I seldom find analysis of Web behavior all that comforting -- more than 20,000 signatures on the Free Paris Hilton petition as of this posting, for example -- but a thoughtful and in-depth article on Web communities and "online influencers" at InformationWeek gives me this hopeful notion:
Good ideas on the Internet tend to catch on because they are, intrinsically, good ideas, not because they are strategically manipulated by "influencers."
Of course, I should back-pedal on the optimism a bit and more accurately reflect the tone of Alice LaPlant's report, which cites several marketing and academic sources as saying that trends in general tend to catch fire on the 'Net because a largely undecipherable matrix of conditions favor these trends. A Columbia professor actually uses the metaphor of a dried-out forest, and not a single match, being the real cause for a fire.

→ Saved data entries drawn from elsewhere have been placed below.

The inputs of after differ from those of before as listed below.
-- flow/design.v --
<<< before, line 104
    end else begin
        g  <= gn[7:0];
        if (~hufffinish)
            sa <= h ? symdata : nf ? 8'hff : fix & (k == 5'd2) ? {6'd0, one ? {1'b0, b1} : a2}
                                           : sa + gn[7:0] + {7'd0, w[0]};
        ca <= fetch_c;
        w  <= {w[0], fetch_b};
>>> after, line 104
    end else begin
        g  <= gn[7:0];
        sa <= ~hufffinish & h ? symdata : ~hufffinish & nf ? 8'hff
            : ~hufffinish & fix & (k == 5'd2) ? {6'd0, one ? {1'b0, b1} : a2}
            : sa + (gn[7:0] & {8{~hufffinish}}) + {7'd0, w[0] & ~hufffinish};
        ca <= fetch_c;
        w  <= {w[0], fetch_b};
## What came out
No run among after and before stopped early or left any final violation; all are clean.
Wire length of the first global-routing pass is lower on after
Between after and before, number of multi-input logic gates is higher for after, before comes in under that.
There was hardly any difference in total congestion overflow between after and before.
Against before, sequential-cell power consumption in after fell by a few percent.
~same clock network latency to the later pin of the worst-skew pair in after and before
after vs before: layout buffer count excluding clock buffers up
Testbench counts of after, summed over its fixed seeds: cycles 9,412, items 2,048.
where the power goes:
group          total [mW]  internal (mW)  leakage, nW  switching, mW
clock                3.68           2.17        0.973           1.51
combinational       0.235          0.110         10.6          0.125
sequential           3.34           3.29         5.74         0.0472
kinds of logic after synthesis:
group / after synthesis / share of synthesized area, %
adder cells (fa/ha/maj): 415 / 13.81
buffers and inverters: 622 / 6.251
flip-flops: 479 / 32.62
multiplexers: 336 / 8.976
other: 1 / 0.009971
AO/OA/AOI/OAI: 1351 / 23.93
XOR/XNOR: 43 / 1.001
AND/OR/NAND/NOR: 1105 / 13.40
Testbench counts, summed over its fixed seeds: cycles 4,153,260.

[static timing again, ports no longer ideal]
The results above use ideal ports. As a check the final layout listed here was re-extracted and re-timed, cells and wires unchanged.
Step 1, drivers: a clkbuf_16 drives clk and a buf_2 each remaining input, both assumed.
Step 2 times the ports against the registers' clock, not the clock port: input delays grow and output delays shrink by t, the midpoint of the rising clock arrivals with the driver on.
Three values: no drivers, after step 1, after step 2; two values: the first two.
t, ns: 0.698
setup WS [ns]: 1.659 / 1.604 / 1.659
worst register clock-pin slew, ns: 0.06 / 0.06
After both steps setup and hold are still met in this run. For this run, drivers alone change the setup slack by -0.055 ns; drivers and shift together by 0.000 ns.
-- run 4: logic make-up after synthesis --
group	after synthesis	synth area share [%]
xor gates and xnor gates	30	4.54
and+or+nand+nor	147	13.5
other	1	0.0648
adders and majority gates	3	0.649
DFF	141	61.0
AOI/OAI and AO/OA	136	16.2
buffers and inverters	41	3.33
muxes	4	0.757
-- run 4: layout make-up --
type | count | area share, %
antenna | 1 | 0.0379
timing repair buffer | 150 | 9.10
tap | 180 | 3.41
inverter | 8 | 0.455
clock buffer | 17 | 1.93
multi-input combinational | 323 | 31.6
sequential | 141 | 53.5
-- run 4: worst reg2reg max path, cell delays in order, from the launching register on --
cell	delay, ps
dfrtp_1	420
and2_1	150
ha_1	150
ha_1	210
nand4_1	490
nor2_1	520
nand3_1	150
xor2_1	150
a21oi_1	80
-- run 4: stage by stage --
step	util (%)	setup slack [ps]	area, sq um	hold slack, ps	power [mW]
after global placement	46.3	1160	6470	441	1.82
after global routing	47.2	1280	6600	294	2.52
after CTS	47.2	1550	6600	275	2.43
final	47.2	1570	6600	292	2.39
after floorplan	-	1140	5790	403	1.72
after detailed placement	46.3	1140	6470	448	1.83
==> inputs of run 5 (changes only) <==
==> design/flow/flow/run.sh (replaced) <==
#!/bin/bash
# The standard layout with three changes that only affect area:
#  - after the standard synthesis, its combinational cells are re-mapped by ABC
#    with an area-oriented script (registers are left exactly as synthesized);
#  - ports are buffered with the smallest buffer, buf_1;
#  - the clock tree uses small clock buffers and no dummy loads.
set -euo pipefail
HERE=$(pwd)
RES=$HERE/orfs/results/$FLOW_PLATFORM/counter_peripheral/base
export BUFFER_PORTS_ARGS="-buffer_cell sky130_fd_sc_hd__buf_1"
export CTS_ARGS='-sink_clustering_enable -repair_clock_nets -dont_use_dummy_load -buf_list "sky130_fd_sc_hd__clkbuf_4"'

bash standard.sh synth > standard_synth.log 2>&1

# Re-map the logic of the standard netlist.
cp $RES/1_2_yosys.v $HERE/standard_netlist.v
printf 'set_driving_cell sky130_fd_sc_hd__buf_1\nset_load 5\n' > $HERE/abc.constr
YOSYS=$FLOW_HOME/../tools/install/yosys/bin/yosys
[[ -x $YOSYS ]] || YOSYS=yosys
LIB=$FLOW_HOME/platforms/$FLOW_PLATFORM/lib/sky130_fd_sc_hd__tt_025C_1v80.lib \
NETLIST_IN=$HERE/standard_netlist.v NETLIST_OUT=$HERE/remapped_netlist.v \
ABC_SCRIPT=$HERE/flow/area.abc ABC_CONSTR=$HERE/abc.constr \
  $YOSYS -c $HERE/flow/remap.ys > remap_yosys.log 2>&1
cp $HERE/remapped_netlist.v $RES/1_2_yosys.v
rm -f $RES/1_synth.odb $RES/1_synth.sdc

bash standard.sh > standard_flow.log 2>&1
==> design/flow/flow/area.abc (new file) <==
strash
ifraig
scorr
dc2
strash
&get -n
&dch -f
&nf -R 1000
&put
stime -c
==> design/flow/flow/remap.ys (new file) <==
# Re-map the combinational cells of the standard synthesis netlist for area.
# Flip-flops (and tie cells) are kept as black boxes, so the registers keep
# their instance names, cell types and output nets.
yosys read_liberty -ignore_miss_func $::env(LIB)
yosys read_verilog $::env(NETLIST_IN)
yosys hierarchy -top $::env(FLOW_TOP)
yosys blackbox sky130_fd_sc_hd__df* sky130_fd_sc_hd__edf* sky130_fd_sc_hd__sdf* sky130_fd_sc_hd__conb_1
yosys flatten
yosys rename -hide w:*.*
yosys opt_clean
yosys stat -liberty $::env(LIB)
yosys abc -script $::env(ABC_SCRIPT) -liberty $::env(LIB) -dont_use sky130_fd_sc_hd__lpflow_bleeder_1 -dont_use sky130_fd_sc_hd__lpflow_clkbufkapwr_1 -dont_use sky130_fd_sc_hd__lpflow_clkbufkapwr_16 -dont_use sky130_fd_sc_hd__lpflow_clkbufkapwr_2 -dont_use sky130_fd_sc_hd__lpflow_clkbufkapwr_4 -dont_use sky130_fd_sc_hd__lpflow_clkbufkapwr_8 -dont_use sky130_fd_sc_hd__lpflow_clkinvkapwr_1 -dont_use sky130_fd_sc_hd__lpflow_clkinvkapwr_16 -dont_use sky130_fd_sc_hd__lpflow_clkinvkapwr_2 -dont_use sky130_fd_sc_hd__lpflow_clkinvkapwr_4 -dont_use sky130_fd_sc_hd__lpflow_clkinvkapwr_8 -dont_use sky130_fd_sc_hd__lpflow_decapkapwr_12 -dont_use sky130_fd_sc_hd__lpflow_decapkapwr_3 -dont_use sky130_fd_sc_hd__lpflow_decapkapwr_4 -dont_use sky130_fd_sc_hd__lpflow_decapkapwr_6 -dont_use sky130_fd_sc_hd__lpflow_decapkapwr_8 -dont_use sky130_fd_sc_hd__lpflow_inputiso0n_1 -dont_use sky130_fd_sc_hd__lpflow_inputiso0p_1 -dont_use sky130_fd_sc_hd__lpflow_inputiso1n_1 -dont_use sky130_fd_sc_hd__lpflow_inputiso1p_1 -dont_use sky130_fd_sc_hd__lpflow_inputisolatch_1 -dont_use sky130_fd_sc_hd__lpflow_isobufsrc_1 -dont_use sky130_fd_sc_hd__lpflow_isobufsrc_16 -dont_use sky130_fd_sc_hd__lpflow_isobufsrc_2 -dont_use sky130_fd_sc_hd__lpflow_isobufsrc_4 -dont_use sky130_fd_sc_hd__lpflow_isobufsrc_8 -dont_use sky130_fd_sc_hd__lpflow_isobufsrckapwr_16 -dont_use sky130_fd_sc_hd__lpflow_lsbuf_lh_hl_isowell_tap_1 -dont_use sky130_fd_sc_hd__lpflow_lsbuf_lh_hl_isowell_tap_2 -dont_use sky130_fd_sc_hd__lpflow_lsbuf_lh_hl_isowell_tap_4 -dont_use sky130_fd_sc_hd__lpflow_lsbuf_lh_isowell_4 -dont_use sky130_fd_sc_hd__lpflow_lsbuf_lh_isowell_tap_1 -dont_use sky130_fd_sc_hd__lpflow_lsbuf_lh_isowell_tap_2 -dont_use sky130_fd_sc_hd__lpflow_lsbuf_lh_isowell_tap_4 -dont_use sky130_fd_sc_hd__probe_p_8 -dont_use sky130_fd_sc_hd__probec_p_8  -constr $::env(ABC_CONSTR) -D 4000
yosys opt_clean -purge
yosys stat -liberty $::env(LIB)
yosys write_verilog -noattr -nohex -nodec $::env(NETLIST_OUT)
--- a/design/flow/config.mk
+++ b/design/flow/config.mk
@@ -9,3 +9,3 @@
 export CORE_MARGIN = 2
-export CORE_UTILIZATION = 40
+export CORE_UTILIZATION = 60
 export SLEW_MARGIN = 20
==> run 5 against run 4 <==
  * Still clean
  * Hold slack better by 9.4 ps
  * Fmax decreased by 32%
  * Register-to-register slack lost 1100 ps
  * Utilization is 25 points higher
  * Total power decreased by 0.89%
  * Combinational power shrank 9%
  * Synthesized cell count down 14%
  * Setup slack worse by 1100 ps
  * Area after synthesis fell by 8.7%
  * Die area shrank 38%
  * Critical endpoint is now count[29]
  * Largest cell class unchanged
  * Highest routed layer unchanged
What follows belongs to an exercise in optimizing a design on an open flow for small area; a production flow would make more cautious choices. In this exercise RTL edits were held to simulation tests only and were not proved equivalent to the original.

## flow/design.v (module list and top-level ports; edited modules follow where they fit)
// module rms_peak_core: 838 lines
// module rms_fa: 10 lines
// module rms_pp: 10 lines
// module rms_pp3: 11 lines
// module rms_pp3b: 13 lines
// module rms_ao22: 9 lines
// module rms_fa1: 9 lines
// module rms_ao22s: 9 lines
// module rms_ha: 9 lines
// module rms_peak_axis: 144 lines
module rms_peak_axis #(
    parameter integer C_S_AXI_DATA_WIDTH = 32,
    parameter integer C_S_AXI_ADDR_WIDTH = 4,
    parameter integer AUDIO_WIDTH        = 16,
    parameter integer ALPHA_WIDTH        = 16,
    parameter integer CORE_LATENCY       = 3
)(
    input  wire aclk,
    input  wire aresetn,
    input  wire [31:0] s_axis_tdata,
    input  wire        s_axis_tlast,
    input  wire        s_axis_tvalid,
    output wire        s_axis_tready,
    output wire [31:0] m_axis_tdata,
    output wire        m_axis_tlast,
    output wire        m_axis_tvalid,
    input  wire        m_axis_tready,
    input  wire [C_S_AXI_ADDR_WIDTH-1:0] s_axi_awaddr,
    input  wire                          s_axi_awvalid,
    output wire                          s_axi_awready,
    input  wire [C_S_AXI_DATA_WIDTH-1:0] s_axi_wdata,
    input  wire [3:0]                    s_axi_wstrb,
    input  wire                          s_axi_wvalid,
    output wire                          s_axi_wready,
    output wire [1:0]                    s_axi_bresp,
    output wire                          s_axi_bvalid,
    input  wire                          s_axi_bready,
    input  wire [C_S_AXI_ADDR_WIDTH-1:0] s_axi_araddr,
    input  wire                          s_axi_arvalid,
    output wire                          s_axi_arready,
    output wire [C_S_AXI_DATA_WIDTH-1:0] s_axi_rdata,
    output wire [1:0]                    s_axi_rresp,
    output wire                          s_axi_rvalid,
    input  wire                          s_axi_rready
);
  // ...
==> flow/flow/run.sh <==
#!/bin/bash
# Standard ORFS layout through the standard.sh (standard synthesis
# unchanged) with two changes: port buffers are the smallest buffer (buf_1)
# instead of the delay cell buffer_ports picks by default, and CTS builds
# smaller leaf clusters of clkbuf cells without dummy clock loads.
# Each ORFS step logs to orfs/logs/...; make's own output goes to flow_make.log.
set -euo pipefail
bash standard.sh \
  'BUFFER_PORTS_ARGS=-buffer_cell sky130_fd_sc_hd__buf_1' \
  'CTS_ARGS=-sink_clustering_enable -repair_clock_nets -dont_use_dummy_load -buf_list sky130_fd_sc_hd__clkbuf_4 -sink_clustering_size 8 -sink_clustering_max_diameter 50' \
  finish > flow_make.log 2>&1
==> flow/standard.sh <==
#!/bin/bash
# synth_recipe.tcl (not shown) runs the flow's synth.tcl, then flattens the netlist and writes it again
# the make line also repeats each setting of config.mk as NAME=value (left out here)
make -C /OpenROAD-flow-scripts/flow DESIGN_CONFIG=/design/flow/config.mk WORK_HOME=/design/flow/orfs CLKGATE_MAP_FILE= SYNTH_SCRIPT=/design/flow/synth_recipe.tcl "${@:-finish}"
==> flow/config.mk <==
export PLATFORM = sky130hd
export DESIGN_NAME = rms_peak_axis
export DESIGN_NICKNAME = rms_peak_axis
export VERILOG_FILES = /design/flow/design.v
export SDC_FILE = /design/flow/constraint.sdc
export NUM_CORES = 4
export LEC_CHECK = 0
export ABC_AREA = 0
export CAP_MARGIN = 20
export CORE_MARGIN = 2
export CORE_UTILIZATION = 50
export SLEW_MARGIN = 20
export SYNTH_HIERARCHICAL = 1
==> flow/constraint.sdc <==
create_clock -name core_clock -period 12.0 [get_ports {aclk}]
set_input_delay 2.4000 -clock core_clock [delete_from_list [all_inputs] [get_ports {aclk}]]
set_output_delay 2.4000 -clock core_clock [all_outputs]
set_load 0.01 [all_outputs]
==> results.json, run 1 <==
{
  "status": "timing/DRC/antenna clean",
  "multi_input_area_sq_um": 16500,
  "synth.largest_area_cell": "fa_1",
  "seq_cell_count": 258,
  "reg.largest.list": "axi_rdata x32, reg_alpha x32, reg_ctrl x32",
  "stdcell_area_sq_um": 24200,
  "cp.buffers_inverters": 2,
  "synth.most_common_cell": "fa_1",
  "cap_violations": 0,
  "ys_seq_area_frac": 0.236,
  "whs_endpoint": "axi_rdata[31]",
  "htreeDepth": 2,
  "critical_path_arrival_ns": 12.07,
  "timing.final.crit_share": 0.958,
  "clk_pin_slew_worst_paths_ns": 0.09,
  "comb.multi_input.count": 1439,
  "syn-mean-instance-area_sq_um": 12.2,
  "synth_top_area_frac": 0.319,
  "dr.pass1.iters": 17,
  "root_buffer": "clkbuf_4",
  "top_usage_layer": "met2",
  "grt_use_total": 0.276,
  "netlist_instances": 1785,
  "dpl_cell_area_sq_um": 23900,
  "fmax_mhz": 86.9,
  "use_met2": 0.423
}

So bad ideas -- like Web "riots" of folks who somehow think the most talented people will continue making movies if bothersome things like copyright are washed away by technology -- are apt to be described by this phenomenon, too.
For many years, marketers coveted "influencers," due largely to the dogmatic adoption of "The Tipping Point" and other early credos on Internet behavior. These folks are not necessarily the Nick Carrs or Ariana Huffingtons of the Web -- instead, they are participants in numerous Web communities who, at least marketers believed, could credibly "tip" a community toward their product, world view, etc.

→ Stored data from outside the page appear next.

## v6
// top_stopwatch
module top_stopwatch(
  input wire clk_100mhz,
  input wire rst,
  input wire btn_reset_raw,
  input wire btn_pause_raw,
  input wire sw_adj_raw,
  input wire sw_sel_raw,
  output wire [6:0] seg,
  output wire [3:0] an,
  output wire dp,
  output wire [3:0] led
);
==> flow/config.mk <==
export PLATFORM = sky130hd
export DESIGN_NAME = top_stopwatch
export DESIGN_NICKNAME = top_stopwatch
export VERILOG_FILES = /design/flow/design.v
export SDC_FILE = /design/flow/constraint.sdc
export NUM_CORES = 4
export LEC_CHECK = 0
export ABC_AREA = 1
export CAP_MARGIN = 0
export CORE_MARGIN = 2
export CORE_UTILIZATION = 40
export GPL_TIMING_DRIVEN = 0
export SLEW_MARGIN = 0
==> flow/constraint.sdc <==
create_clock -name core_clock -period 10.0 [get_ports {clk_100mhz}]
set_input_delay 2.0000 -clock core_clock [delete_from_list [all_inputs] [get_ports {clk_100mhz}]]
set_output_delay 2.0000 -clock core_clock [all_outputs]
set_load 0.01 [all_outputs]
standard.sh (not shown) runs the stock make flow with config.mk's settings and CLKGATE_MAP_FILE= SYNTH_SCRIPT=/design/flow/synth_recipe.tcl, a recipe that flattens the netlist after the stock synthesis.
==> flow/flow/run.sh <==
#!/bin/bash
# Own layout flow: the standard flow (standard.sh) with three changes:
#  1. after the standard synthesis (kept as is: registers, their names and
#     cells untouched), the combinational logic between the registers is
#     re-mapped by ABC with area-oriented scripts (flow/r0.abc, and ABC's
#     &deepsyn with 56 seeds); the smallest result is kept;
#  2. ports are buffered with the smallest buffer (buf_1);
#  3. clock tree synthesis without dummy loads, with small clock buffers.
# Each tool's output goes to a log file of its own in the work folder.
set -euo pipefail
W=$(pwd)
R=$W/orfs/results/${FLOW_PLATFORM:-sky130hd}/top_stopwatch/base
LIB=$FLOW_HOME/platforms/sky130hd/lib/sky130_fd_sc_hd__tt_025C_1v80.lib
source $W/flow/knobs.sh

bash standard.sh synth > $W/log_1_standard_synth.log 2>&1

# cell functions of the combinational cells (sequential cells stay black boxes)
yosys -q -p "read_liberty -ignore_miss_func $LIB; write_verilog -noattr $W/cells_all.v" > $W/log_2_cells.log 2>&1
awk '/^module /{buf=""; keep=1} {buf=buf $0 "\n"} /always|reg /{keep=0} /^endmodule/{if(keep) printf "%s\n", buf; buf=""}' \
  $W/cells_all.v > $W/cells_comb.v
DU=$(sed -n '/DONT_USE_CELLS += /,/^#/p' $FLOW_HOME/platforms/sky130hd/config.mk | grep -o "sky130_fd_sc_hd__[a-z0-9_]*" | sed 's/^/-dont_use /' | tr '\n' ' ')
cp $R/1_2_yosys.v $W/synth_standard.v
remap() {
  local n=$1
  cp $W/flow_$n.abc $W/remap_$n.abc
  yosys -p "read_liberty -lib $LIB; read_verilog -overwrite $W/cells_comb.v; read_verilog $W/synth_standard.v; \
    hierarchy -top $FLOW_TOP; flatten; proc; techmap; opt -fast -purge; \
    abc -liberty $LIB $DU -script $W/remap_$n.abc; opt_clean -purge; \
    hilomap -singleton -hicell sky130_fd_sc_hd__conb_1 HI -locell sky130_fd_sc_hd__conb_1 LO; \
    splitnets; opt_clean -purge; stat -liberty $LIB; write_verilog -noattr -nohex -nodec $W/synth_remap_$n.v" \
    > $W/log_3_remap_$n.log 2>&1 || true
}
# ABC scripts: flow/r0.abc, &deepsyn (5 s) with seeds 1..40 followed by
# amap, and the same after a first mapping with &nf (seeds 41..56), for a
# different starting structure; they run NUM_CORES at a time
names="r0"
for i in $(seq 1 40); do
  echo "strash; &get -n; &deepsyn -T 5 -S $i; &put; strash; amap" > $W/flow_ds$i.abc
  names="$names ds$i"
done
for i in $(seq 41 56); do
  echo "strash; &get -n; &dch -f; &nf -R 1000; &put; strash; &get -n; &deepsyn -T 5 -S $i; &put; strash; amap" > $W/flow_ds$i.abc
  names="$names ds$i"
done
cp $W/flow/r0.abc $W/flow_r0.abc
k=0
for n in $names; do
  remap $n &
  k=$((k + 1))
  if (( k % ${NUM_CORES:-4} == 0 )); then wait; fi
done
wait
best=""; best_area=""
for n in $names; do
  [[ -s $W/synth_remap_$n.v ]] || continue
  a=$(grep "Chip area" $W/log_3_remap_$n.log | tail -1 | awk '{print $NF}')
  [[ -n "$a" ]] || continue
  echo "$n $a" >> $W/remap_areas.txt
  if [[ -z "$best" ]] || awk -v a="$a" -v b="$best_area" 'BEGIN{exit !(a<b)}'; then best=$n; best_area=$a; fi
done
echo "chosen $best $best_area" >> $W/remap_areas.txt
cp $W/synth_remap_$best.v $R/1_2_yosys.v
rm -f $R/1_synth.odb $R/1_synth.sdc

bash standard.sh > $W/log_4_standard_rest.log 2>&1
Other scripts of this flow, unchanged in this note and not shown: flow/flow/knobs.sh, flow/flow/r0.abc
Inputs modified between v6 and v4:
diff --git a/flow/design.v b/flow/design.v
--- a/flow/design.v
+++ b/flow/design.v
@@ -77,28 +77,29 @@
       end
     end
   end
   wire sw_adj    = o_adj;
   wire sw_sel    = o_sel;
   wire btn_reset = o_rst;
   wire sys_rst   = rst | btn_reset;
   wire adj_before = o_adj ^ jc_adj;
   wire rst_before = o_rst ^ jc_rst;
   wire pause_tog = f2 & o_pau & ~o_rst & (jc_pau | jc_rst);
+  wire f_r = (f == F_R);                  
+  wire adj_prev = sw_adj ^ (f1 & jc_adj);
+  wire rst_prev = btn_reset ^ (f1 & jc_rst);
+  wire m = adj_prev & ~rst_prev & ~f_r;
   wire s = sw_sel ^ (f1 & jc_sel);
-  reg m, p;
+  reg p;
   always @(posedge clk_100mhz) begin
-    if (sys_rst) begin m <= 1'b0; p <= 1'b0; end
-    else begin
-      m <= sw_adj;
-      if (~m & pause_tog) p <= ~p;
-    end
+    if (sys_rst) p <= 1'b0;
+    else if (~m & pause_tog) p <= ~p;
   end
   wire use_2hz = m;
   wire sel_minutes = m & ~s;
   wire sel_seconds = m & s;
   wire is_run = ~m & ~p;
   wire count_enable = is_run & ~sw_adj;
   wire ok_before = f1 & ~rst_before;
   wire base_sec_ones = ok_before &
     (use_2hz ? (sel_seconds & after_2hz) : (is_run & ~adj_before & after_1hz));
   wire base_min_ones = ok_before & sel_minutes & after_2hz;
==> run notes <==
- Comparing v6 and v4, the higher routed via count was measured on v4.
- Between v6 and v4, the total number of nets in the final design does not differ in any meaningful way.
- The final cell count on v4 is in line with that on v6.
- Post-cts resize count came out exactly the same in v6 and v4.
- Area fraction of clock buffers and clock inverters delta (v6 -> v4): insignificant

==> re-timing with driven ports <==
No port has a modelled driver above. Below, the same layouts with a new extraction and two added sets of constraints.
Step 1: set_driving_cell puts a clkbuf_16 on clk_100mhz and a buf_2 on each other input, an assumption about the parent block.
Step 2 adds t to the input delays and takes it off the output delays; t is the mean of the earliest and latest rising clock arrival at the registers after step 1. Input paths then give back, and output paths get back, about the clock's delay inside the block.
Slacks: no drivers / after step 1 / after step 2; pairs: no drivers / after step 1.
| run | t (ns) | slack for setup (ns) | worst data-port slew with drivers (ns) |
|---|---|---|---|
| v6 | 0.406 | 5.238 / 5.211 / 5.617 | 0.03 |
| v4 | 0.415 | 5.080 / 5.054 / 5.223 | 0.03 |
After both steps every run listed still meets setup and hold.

Now, experts are suggesting that it's far better to simply keep your ears and eyes open to what commmunities are saying, and then ride that wave instead of trying to fabricate it, as one source puts it in LaPlant's report. Other sources opine that the influencer theory garnered initial validation because researchers would deconstruct a trend and then isolate a few influencers as the cause of it all, when in all likelihood someone else would have played that role if the "influencers" had not.
It sounds comforting, almost assuringly democratic, that the Web is more about the masses than the Great Man -- which seems to me to be an overly simplistic view of history, anyway.
Of course, businesses would be well advised to remember that the masses are often only one bad idea away from a mob. So monitoring online communities is clearly critical -- to identify waves you either plan to ride out or flee from.